DATASET EXTRACT>
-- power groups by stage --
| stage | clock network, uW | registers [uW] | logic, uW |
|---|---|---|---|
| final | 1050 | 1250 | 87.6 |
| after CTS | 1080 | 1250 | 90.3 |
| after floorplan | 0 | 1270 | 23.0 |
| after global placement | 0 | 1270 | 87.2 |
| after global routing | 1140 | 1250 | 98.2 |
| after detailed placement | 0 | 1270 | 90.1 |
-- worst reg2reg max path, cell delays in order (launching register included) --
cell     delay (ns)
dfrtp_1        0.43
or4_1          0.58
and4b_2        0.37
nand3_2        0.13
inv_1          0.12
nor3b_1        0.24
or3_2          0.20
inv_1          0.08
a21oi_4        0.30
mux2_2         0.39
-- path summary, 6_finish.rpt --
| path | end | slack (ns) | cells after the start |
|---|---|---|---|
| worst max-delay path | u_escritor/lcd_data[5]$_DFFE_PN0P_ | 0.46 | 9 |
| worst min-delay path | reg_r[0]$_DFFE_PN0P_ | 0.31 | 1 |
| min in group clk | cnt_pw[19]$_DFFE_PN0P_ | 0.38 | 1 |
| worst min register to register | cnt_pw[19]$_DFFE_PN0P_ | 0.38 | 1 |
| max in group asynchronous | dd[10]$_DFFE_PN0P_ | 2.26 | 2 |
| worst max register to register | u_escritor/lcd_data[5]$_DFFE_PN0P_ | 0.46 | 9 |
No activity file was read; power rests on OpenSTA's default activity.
[config.mk]
export PLATFORM = sky130hd
export DESIGN_NAME = serdes_link_sync
export DESIGN_NICKNAME = d
export VERILOG_FILES = /design/src/rtl/serdes_pkg.sv /design/src/rtl/serdes_lane_sync.sv /design/src/rtl/serdes_link_sync.sv
export SDC_FILE = /design/constraint.sdc
export NUM_CORES = 1
export LEC_CHECK = 0
export BUFFER_PORTS_ARGS = -buffer_cell sky130_fd_sc_hd__buf_2
export CELL_PAD_IN_SITES_DETAIL_PLACEMENT = 1
export CELL_PAD_IN_SITES_GLOBAL_PLACEMENT = 2
export CORE_MARGIN = 3
export CORE_UTILIZATION = 35
export CTS_CLUSTER_DIAMETER = 200
export DETAILED_ROUTE_END_ITERATION = 12
export PLACE_DENSITY_LB_ADDON = 0.1
export SYNTH_ARGS = -nofsm -noshare
export SYNTH_HDL_FRONTEND = slang
export SYNTH_SLANG_ARGS = --single-unit
export TNS_END_PERCENT = 1
[constraint.sdc]
create_clock -name clk_byte -period 2.69 [get_ports clk_byte]
set_input_delay 0.269 -clock clk_byte [delete_from_list [all_inputs] [get_ports clk_byte]]
set_output_delay 0.269 -clock clk_byte [all_outputs]
set_load 0.02 [all_outputs]
[src/rtl/serdes_pkg.sv]
// rtl/serdes_pkg.sv - shared constants, lane state type and symbol classifier for serdes_link_sync
//
// Purpose: common definitions for the lane synchronisers and the link top.
//   K28_5         idle / comma byte
//   lane_state_t  per-lane acquisition state
//   sym_class_t   error / good / comma flags for one received symbol
//   classify()    derives sym_class_t from the decoder outputs of one lane
package serdes_pkg;

    localparam logic [7:0] K28_5 = 8'hBC;

    typedef enum logic [1:0] {
        LOS  = 2'd0,
        ACQ  = 2'd1,
        SYNC = 2'd2
    } lane_state_t;

    typedef struct packed {
        logic err;
        logic good;
        logic comma;
    } sym_class_t;

    // Error and good are both qualified by valid, so an idle cycle is neither.
    function automatic sym_class_t classify(
        input logic       valid,
        input logic [7:0] data,
        input logic       k,
        input logic       code_err,
        input logic       disp_err
    );
        sym_class_t c;
        c.err   = valid & (code_err | disp_err);
        c.good  = valid & ~(code_err | disp_err);
        c.comma = c.good & k & (data == K28_5);
        return c;
    endfunction

endpackage

[src/rtl/serdes_lane_sync.sv]
// rtl/serdes_lane_sync.sv - per-lane comma acquisition, windowed loss-of-sync and error counter
//
// Purpose: tracks one lane through LOS -> ACQ -> SYNC and counts its symbol errors.
// Ports:
//   clk_byte        in   byte clock, rising edge
//   rst_n           in   asynchronous active-low reset
//   i_rx_data[7:0]  in   decoded byte
//   i_rx_k          in   control-symbol flag
//   i_rx_valid      in   symbol valid; nothing changes when low
//   i_rx_code_err   in   code violation
//   i_rx_disp_err   in   disparity error
//   i_err_clr       in   clear pulse for the error counter
//   o_lane_sync     out  registered (state == SYNC)
//   o_err_cnt[15:0] out  saturating error count
module serdes_lane_sync
    import serdes_pkg::*;
#(
    parameter int GOOD_THRESH = 16,
    parameter int ERR_BUDGET  = 4,
    parameter int ERR_WINDOW  = 256
) (
    input  logic        clk_byte,
    input  logic        rst_n,
    input  logic [7:0]  i_rx_data,
    input  logic        i_rx_k,
    input  logic        i_rx_valid,
    input  logic        i_rx_code_err,
    input  logic        i_rx_disp_err,
    input  logic        i_err_clr,
    output logic        o_lane_sync,
    output logic [15:0] o_err_cnt
);

    // Terminal values: the symbol seen while the counter holds these closes the phase.
    localparam logic [7:0]  GOOD_LAST = 8'(GOOD_THRESH - 1);
    localparam logic [7:0]  ERR_LAST  = 8'(ERR_BUDGET - 1);
    localparam logic [15:0] WIN_LAST  = 16'(ERR_WINDOW - 1);

    lane_state_t r_state;
    logic [7:0]  r_good_cnt;
    logic [15:0] r_win_cnt;
    logic [7:0]  r_win_err;
    logic        r_lane_sync;
    logic [15:0] r_err_cnt;
    sym_class_t  w_cls;

    assign w_cls = classify(i_rx_valid, i_rx_data, i_rx_k, i_rx_code_err, i_rx_disp_err);

    always_ff @(posedge clk_byte or negedge rst_n) begin
        if (!rst_n) begin
            r_state     <= LOS;
            r_good_cnt  <= 8'd0;
            r_win_cnt   <= 16'd0;
            r_win_err   <= 8'd0;
            r_lane_sync <= 1'b0;
            r_err_cnt   <= 16'd0;
        end else begin
            r_lane_sync <= (r_state == SYNC);

            // A clear coincident with an error keeps that error: counter restarts at 1.
            if (i_err_clr) begin
                r_err_cnt <= {15'd0, w_cls.err};
            end else if (w_cls.err && (r_err_cnt != 16'hFFFF)) begin
                r_err_cnt <= r_err_cnt + 16'd1;
            end

            case (r_state)
                LOS: begin
                    if (w_cls.comma) begin
                        r_state    <= ACQ;
                        r_good_cnt <= 8'd0;
                    end
                end
                ACQ: begin
                    if (w_cls.err) begin
                        r_state <= LOS;
                    end else if (w_cls.good) begin
                        if (r_good_cnt == GOOD_LAST) begin
                            r_state   <= SYNC;
                            r_win_cnt <= 16'd0;
                            r_win_err <= 8'd0;
                        end else begin
                            r_good_cnt <= r_good_cnt + 8'd1;
                        end
                    end
                end
                SYNC: begin
                    if (i_rx_valid) begin
                        // Budget exhaustion wins over window close on the same symbol.
                        if (w_cls.err && (r_win_err == ERR_LAST)) begin
                            r_state <= LOS;
                        end else if (r_win_cnt == WIN_LAST) begin
                            r_win_cnt <= 16'd0;
                            r_win_err <= 8'd0;
                        end else begin
                            r_win_cnt <= r_win_cnt + 16'd1;
                            if (w_cls.err) begin
                                r_win_err <= r_win_err + 8'd1;
                            end
                        end
                    end
                end
                default: r_state <= LOS;
            endcase
        end
    end

    assign o_lane_sync = r_lane_sync;
    assign o_err_cnt   = r_err_cnt;

endmodule

[src/rtl/serdes_link_sync.sv]
// rtl/serdes_link_sync.sv - multi-lane link synchroniser with K28.5 idle insertion on transmit
//
// Purpose: one serdes_lane_sync per lane, link_ready aggregation and the TX idle mux.
// Ports:
//   clk_byte, rst_n                  byte clock, asynchronous active-low reset
//   i_rx_data[8*LANES]               decoded bytes, lane i at [8i+7:8i]
//   i_rx_k/valid/code_err/disp_err   per-lane decoder flags
//   i_err_clr                        clears every lane error counter
//   o_lane_sync[LANES]               per-lane SYNC indication
//   o_link_ready                     all lanes in sync (registered)
//   o_lane_err_cnt[16*LANES]         saturating error counts
//   i_tx_data/i_tx_k/i_tx_valid      user transmit symbols, all lanes together
//   o_tx_ready                       equals o_link_ready
//   o_enc_data/o_enc_k               registered symbols to the encoders
module serdes_link_sync
    import serdes_pkg::*;
#(
    parameter int LANES       = 4,
    parameter int GOOD_THRESH = 16,
    parameter int ERR_BUDGET  = 4,
    parameter int ERR_WINDOW  = 256
) (
    input  logic                 clk_byte,
    input  logic                 rst_n,
    input  logic [8*LANES-1:0]   i_rx_data,
    input  logic [LANES-1:0]     i_rx_k,
    input  logic [LANES-1:0]     i_rx_valid,
    input  logic [LANES-1:0]     i_rx_code_err,
    input  logic [LANES-1:0]     i_rx_disp_err,
    input  logic                 i_err_clr,
    output logic [LANES-1:0]     o_lane_sync,
    output logic                 o_link_ready,
    output logic [16*LANES-1:0]  o_lane_err_cnt,
    input  logic [8*LANES-1:0]   i_tx_data,
    input  logic [LANES-1:0]     i_tx_k,
    input  logic                 i_tx_valid,
    output logic                 o_tx_ready,
    output logic [8*LANES-1:0]   o_enc_data,
    output logic [LANES-1:0]     o_enc_k
);

    logic [LANES-1:0]    w_lane_sync;
    logic [16*LANES-1:0] w_err_cnt;
    logic                r_link_ready;
    logic [8*LANES-1:0]  r_enc_data;
    logic [LANES-1:0]    r_enc_k;

    for (genvar g = 0; g < LANES; g++) begin : g_lane
        serdes_lane_sync #(
            .GOOD_THRESH (GOOD_THRESH),
            .ERR_BUDGET  (ERR_BUDGET),
            .ERR_WINDOW  (ERR_WINDOW)
        ) u_lane (
            .clk_byte      (clk_byte),
            .rst_n         (rst_n),
            .i_rx_data     (i_rx_data[8*g +: 8]),
            .i_rx_k        (i_rx_k[g]),
            .i_rx_valid    (i_rx_valid[g]),
            .i_rx_code_err (i_rx_code_err[g]),
            .i_rx_disp_err (i_rx_disp_err[g]),
            .i_err_clr     (i_err_clr),
            .o_lane_sync   (w_lane_sync[g]),
            .o_err_cnt     (w_err_cnt[16*g +: 16])
        );
    end

    // User symbols offered while not ready are dropped; the link idles on K28.5.
    always_ff @(posedge clk_byte or negedge rst_n) begin
        if (!rst_n) begin
            r_link_ready <= 1'b0;
            r_enc_data   <= {LANES{K28_5}};
            r_enc_k      <= {LANES{1'b1}};
        end else begin
            r_link_ready <= &w_lane_sync;
            if (r_link_ready && i_tx_valid) begin
                r_enc_data <= i_tx_data;
                r_enc_k    <= i_tx_k;
            end else begin
                r_enc_data <= {LANES{K28_5}};
                r_enc_k    <= {LANES{1'b1}};
            end
        end
    end

    assign o_lane_sync    = w_lane_sync;
    assign o_lane_err_cnt = w_err_cnt;
    assign o_link_ready   = r_link_ready;
    assign o_tx_ready     = r_link_ready;
    assign o_enc_data     = r_enc_data;
    assign o_enc_k        = r_enc_k;

endmodule

# --- Word level (Yosys, flattened, before mapping) ---
# Cells that the tools add are included.
word_totals:
  register_bits: 241
  inputBits: 88
  output_inout_bits: 106
  word_cells: 299
classes:
  n_addsub: 16
  eq_ne: 72
  mux: 118
  bitwise_logic: 24
  n_reduce_logical: 42
ops:
  columns: ["op", "count"]
  rows:
  - ["$mux 16", 32]
  - ["$mux 8", 44]
  - ["$add 16x1->16 const B", 8]
  - ["$pmux 16 s2", 4]
  - ["$pmux 8 s2", 8]
  - ["$add 8x1->8 const B", 8]
  - ["$eq 16x8->1 const B", 4]
  - ["$ne 16x16->1 const B", 4]
  - ["$mux 2", 24]
  - ["$ne 2x2->1 const B", 20]
  - ["$reduce_and 5->1", 8]
  - ["$eq 8x2->1 const B", 4]
  - ["$eq 8x4->1 const B", 4]
  - ["$eq 8x8->1 const B", 4]
  - ["$mux 32", 1]
  - ["$reduce_and 7->1", 4]
  - ["$ne 2x1->1 const B", 12]
  - ["$ne 3x1->1 const B", 8]
  - ["$pmux 2 s3", 4]
  - ["$reduce_and 6->1", 4]
  - ["$reduce_bool 2->1", 12]
  - ["$and 1x1->1", 16]
  - ["$ne 3x2->1 const B", 4]
  - ["$logic_and 1x1->1", 9]
  - ["7 further kinds", 22]

# --- Logic depth before layout (Yosys ltp) ---
logic_depth:
  ltp_word: 7
  depth_mapped: 8

# --- By module ---
# A second synthesis with hierarchy kept.
unflattened:
  cells_unflattened: 1330
  hier_area_um2: 12739.7
by_module_without_submodules:
  columns: ["mod", "n_inst", "cells_per_inst", "area_each_um2"]
  rows:
  - ["serdes_lane_sync at g_lane[0].u_lane ...", 2, 311, 2876.5]
  - ["serdes_lane_sync at g_lane[1].u_lane", 1, 312, 2885.3]
  - ["serdes_lane_sync at g_lane[3].u_lane", 1, 313, 2802.7]
  - ["serdes_link_sync", 1, 83, 1298.7]

# --- Worst setup path before layout ---
# OpenSTA, ideal clock, no wires.
synth_path:
  kind: "register -> register"
  startpoint: "register g_lane[1].u_lane.r_win_cnt[8]"
  endpoint: "register g_lane[1].u_lane.r_win_err[2]"
  setup_ns: 0.125
  t_arrival_ns: 2.108
  required_time_ns: 2.565
  slack_ns: 0.457
  stages_incl_launch_ff: 7
  n_path_buf: 1
  period_less_slack_ns: 2.233
  path_cell_list: "dfrtp_1 > or4_4 > or4_4 > and3_4 > buf_6 > and2_0 > mux2_2"
synth_between:
  elab_chain_len: 5
synth_lines:
  columns: ["element", "line_no", "source"]
  rows:
  - ["start: declaration", "serdes_lane_sync.sv:41", "logic [15:0] r_win_cnt;"]
  - ["start signal: assignment", "serdes_lane_sync.sv:96", "r_win_cnt <= r_win_cnt + 16'd1;"]
  - ["$eq 16x8->1 *", "serdes_lane_sync.sv:92", "end else if (r_win_cnt == WIN_LAST) begin"]
  - ["$mux 8", "serdes_lane_sync.sv:92", null]
  - ["$mux 8", "serdes_lane_sync.sv:90", "if (w_cls.err && (r_win_err == ERR_LAST)) begin"]
  - ["$mux 8", "serdes_lane_sync.sv:88", "if (i_rx_valid) begin"]
  - ["$pmux 8 s2", "serdes_lane_sync.sv:67", "case (r_state)"]
  - ["end signal: assignment", "serdes_lane_sync.sv:98", "r_win_err <= r_win_err + 8'd1;"]
  - ["end: declaration", "serdes_lane_sync.sv:42", "logic [7:0] r_win_err;"]
# Mark *: on every way between the ends. The rest lies on a longest branch, timed or not. The select of a mux whose other input is x is not followed.
# A chain may end at the register's enable or synchronous reset.

# --- Worst setup path in the final report ---
# Ends and elaborated chain as after synthesis.

==> metrics.md <==
| Metric | Value |
|---|---|
| Synth top area share | `0.437` |
| Syn Nets | `about 1400` |
| Syn-to-layout area delta | `25.2%` |
| Ys async rst share | `1.00` |
| Routed wire length | `36100 µm` |
| Status | `completed` |
| Peak supply drop | `slightly above 0.5 mV` |
| Final number of max-transition violations | `0` |
| Num Clock Sinks | `241` |
| EDFF count, synth | `0` |
| Setup Skew | `0.0134 ns` |
| Ys flop type | `dfrtp_1` |
| Half-perimeter wire length after placement | `25400 µm` |
| IO Pins | `194` |
| PortBufs | `193` |
| Critical setup path kind | `flop to flop` |
| Antenna diodes | `0` |
| DR vias | `11200` |
| CTS tree | `done` |
| Main area contributors after synthesis | `dfrtp_1 (44%), dfstp_2 (5.1%), o21ai_0 (5.0%)` |
| Post-synthesis register bit count | `around 240` |
| Die W | `194 µm` |
| Cell Chain, Critical Path | `or4_4 > or4_4 > and3_4 > and2_0 > mux2_2` |
| Fmax | `436 MHz` |
| Clock Path Buffers | `3` |
| Critical Path RT | `around 3.1 ns` |
| Antenna Nets Post-Route | `0` |
| P per Cell Area | `around 560 nW/µm²` |
| Avg WL per Cell | `17.5 µm` |
| Die H | `194 µm` |
| Count of final setup violators | `0` |
| Slew @ Worst Pin | `0.795 ns` |
| Slowest CP cell | `or4_4` |
| Filler instances | `4018` |
| Critical path peak fanout | `14` |
| Crit share post-route | `0.852` |
| Area leader, netlist | `dfrtp_1` |
| Vias per cell | `5.46` |
| CTS clk-pin slew, worst paths | `0.06 ns` |
| Post-route minimum period | `2.29 ns` |
| Synth warn | `0` |
| Hold Violations, Final | `0` |
| Crit path launch type | `flop` |
| DRT met1 WL | `17700 µm` |
| First DRT Iteration DRCs | `296` |
| Max incr delay on CP | `0.56 ns` |
| Final GP Congestion | `0.764` |
| Worst relative slew slack | `0.466` |
| Crit path DAT | `2.72 ns` |
| H-tree depth | `1` |
| Final net count | `1684` |
| Worst min path class | `primary input to flop` |
| Total congestion overflow | `0` |
| Clock buffer count from CTS | `29` |
| Setup TNS | `0 ns` |
| Root Buffer | `clkbuf_16` |
| Die area | `37800 µm²` |
| Commonest non-fill, non-tap cell in the layout | `dfrtp_1` |
| Distinct cells, synth | `between 70 and 80` |
| Max-cap check violation count | `0` |
| Post-Syn Area | `12400 µm²` |
| Largest net degree at the start of global routing | `72` |
| Pleak | `0.00692 µW` |
| Uppermost layer routed | `met4` |
| DRT Pass-1 Iters | `5` |
| Number of global-route vias before repair | `11800` |
| First-pass GRT wire length | `approximately 62000 µm` |
| Most frequent cells in the layout | `dfrtp_1 (217), buf_2 (192), nor2_1 (126), o21ai_0 (124), nand2_1 (106)` |
| Sequential fraction of the synthesis area | `0.488` |
| Crit end category | `flop` |
| Initial Util | `0.357` |
| Initial antenna violation count | `1` |
| Core area | `34800 µm²` |
| Metal3 WL | `1160 µm` |
| Avg Synthesized Cell Area | `9.35 µm²` |
| Row count | `68` |
| Layout cells sized above 1 | `0.220` |
| DR DRC count | `0` |
| Cells after DPL | `1967` |
| RSZ-0062 raised after global routing | `no` |
| Gr usage total | `0.189` |
| # Post-CTS Setup Buffers | `0` |
| WL met2 | `approximately 17000 µm` |
| Post-Syn Instances | `1329` |
| Finished Layout Cells | `2058` |
| Most common cell on crit path | `or4_4` |
| Skew-Pair Late Insertion Delay | `0.54 ns` |
==> metal layers <==
metal,track usage,vias up
li1,-,5421
met1,0.265,5594
met2,0.321,183
met3,0.0234,39
met4,0.0327,0
met5,0,-
==> cells by family after synthesis <==
family	share of synthesized area
compound gates	0.163
xor+xnor	0.0359
fa+ha+maj	0.0161
buf+inv	0.0267
flops	0.488
mux	0.00836
simple gates	0.263
==> critical path: cells and delay by family, from the launching register on <==
family / cells / cell delay (ns)
muxes: 1 / 0.25
DFF: 1 / 0.43
and+or+nand+nor: 4 / 1.48
==> Yosys cell counts (11+ instances only) <==
cell	n
a21oi_1	44
a22o_1	13
a31oi_1	19
and3_1	37
and4_1	11
clkbuf_1	38
dfrtp_1	217
dfstp_2	24
ha_1	16
inv_1	27
nand2_1	106
nand2b_1	15
nand3_1	73
nand4_1	48
nor2_1	126
nor2b_1	15
nor3_1	35
nor4_1	25
o21ai_0	124
o21ai_1	23
o31ai_1	36
or2_2	32
or3_1	17
or4_1	17
xnor2_1	28
xor2_1	23
==> through the flow <==
stage | worst slack (ns) | util | area, µm² | hold WS, ns | total power, µW
final | 0.399 | 0.447 | 15600 | 0.0758 | 8710
after global routing | 0.209 | 0.447 | 15600 | 0.0884 | 9130
after CTS | 0.375 | 0.447 | 15600 | 0.0456 | 8890
after detailed placement | 0.395 | 0.406 | 14100 | 0.293 | 4450
after global placement | 0.408 | 0.406 | 14100 | 0.291 | 4430
after floorplan | 0.457 | - | 12400 | -0.0266 | 4120
==> what timing repair did <==
| item | 4_1_cts | 5_1_grt |
|---|---|---|
| endpoints found under the hold margin | 104 | 0 |
| hold buffers | 37 | 0 |
| gates resized for setup | 0 | 0 |
==> flip-flops by register name, indices dropped and copies added, names as in the netlist <==
signal	flops
g_lane.u_lane.o_err_cnt	64
g_lane.u_lane.r_win_cnt	64
o_enc_data	32
g_lane.u_lane.r_good_cnt	32
g_lane.u_lane.o_lane_sync	4
o_link_ready	1
o_enc_k	4
g_lane.u_lane.r_state	8
g_lane.u_lane.r_win_err	32
==> path summary, 6_finish.rpt <==
check                                                           from                                         to  slack, ns  depth (start not counted)
max                        g_lane[1].u_lane.r_win_cnt[8]$_DFFE_PN0P_  g_lane[1].u_lane.r_win_err[2]$_DFFE_PN0P_       0.40                          5
min                                                    i_rx_valid[0]    g_lane[0].u_lane.r_state[0]$_DFFE_PN0P_       0.08                          4
max reg2reg                g_lane[1].u_lane.r_win_cnt[8]$_DFFE_PN0P_  g_lane[1].u_lane.r_win_err[2]$_DFFE_PN0P_       0.40                          5
min reg2reg                g_lane[1].u_lane.r_win_err[7]$_DFFE_PN0P_  g_lane[1].u_lane.r_win_err[7]$_DFFE_PN0P_       0.48                          1
max in group asynchronous                                      rst_n  g_lane[0].u_lane.r_win_err[0]$_DFFE_PN0P_       1.63                          3
min in group asynchronous                                      rst_n  g_lane[2].u_lane.o_err_cnt[6]$_DFFE_PN0P_       0.28                          2
==> layout make-up <==
cell class                      instances  area, µm²  area share
Multi-Input combinational cell       1009       6060       0.389
Inverter                               27        101     0.00651
Timing Repair Buffer                  272       1710       0.110
Clock inverter                         11        211      0.0136
Sequential cell                       241       6060       0.390
Tap cell                              455        569      0.0366
Clock buffer                           43        848      0.0545
==> power breakdown <==
| part | leakage, µW | switching [µW] | internal (µW) |
|---|---|---|---|
| sequential | 0.00321 | 81.8 | 3690 |
| combinational | 0.00319 | 397 | 239 |
| clock | 0.000517 | 1560 | 2750 |
| total | 0.00692 | 2030 | 6680 |
Note: power is estimated with default switching activity, not from simulation.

REQUIREMENT> A verbatim transcription is required: the first line of the listing, the line containing "1250 | 98.2 |", and every line between them.

TASK SOLUTION>
-- power groups by stage --
| stage | clock network, uW | registers [uW] | logic, uW |
|---|---|---|---|
| final | 1050 | 1250 | 87.6 |
| after CTS | 1080 | 1250 | 90.3 |
| after floorplan | 0 | 1270 | 23.0 |
| after global placement | 0 | 1270 | 87.2 |
| after global routing | 1140 | 1250 | 98.2 |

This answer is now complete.